RAW DATA:
◆ ◆ ◆ ◆ ◆ ◆ ◆

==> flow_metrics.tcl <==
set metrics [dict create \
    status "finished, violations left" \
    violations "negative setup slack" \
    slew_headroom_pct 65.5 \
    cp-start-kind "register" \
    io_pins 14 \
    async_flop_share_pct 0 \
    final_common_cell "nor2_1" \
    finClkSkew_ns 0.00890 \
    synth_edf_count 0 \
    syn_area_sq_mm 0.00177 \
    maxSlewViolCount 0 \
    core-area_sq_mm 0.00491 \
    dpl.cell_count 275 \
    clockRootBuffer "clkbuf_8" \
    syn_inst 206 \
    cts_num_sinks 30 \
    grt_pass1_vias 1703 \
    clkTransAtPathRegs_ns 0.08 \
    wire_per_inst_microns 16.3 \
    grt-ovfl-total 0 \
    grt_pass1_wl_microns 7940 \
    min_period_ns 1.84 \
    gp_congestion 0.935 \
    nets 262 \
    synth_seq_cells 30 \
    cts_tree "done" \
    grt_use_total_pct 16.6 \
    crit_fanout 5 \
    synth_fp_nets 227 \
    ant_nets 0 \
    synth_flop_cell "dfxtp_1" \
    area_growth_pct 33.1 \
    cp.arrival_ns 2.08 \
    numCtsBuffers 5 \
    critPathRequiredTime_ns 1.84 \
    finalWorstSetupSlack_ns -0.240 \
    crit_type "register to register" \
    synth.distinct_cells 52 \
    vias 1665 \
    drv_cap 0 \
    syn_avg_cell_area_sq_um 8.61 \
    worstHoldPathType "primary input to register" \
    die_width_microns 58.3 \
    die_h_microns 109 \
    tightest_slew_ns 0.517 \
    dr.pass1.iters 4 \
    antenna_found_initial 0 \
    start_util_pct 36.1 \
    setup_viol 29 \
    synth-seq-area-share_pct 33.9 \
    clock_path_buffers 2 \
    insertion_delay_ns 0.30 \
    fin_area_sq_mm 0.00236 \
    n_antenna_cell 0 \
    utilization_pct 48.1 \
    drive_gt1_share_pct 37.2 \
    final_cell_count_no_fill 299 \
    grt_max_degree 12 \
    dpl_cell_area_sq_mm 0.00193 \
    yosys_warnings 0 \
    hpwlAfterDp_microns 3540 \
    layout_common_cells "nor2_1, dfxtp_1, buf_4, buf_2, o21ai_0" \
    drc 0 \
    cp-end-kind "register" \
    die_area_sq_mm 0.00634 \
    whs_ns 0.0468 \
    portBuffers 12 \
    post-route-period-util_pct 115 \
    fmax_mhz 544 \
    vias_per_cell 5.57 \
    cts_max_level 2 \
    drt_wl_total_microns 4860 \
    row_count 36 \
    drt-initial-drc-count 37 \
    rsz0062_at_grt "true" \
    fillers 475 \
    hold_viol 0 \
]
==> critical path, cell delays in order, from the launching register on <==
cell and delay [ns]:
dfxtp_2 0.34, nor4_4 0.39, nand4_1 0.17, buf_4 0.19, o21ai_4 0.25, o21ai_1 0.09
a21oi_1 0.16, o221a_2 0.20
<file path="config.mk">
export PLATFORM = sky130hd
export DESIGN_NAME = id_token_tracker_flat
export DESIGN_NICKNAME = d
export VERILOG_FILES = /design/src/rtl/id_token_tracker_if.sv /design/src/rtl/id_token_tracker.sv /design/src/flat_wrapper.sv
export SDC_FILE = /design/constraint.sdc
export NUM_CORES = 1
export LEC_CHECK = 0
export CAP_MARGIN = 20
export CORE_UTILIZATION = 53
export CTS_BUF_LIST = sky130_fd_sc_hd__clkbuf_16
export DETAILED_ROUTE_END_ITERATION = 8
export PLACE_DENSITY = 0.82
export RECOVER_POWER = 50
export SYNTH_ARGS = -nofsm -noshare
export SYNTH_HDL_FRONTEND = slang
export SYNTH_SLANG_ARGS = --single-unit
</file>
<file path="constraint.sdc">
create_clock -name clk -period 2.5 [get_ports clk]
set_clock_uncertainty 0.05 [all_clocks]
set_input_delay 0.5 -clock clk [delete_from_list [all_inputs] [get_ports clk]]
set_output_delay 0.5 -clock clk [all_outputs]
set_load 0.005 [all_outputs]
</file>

◆ ◆ ◆ ◆ ◆ ◆ ◆

Would you please repeat exactly the lines above, starting at the line with "grt_use_total_pct 16.6 \" and stopping at the line with "antenna_found_initial 0 \", both included?

RESULT FOR THIS TASK:
    grt_use_total_pct 16.6 \
    crit_fanout 5 \
    synth_fp_nets 227 \
    ant_nets 0 \
    synth_flop_cell "dfxtp_1" \
    area_growth_pct 33.1 \
    cp.arrival_ns 2.08 \
    numCtsBuffers 5 \
    critPathRequiredTime_ns 1.84 \
    finalWorstSetupSlack_ns -0.240 \
    crit_type "register to register" \
    synth.distinct_cells 52 \
    vias 1665 \
    drv_cap 0 \
    syn_avg_cell_area_sq_um 8.61 \
    worstHoldPathType "primary input to register" \
    die_width_microns 58.3 \
    die_h_microns 109 \
    tightest_slew_ns 0.517 \
    dr.pass1.iters 4 \
    antenna_found_initial 0 \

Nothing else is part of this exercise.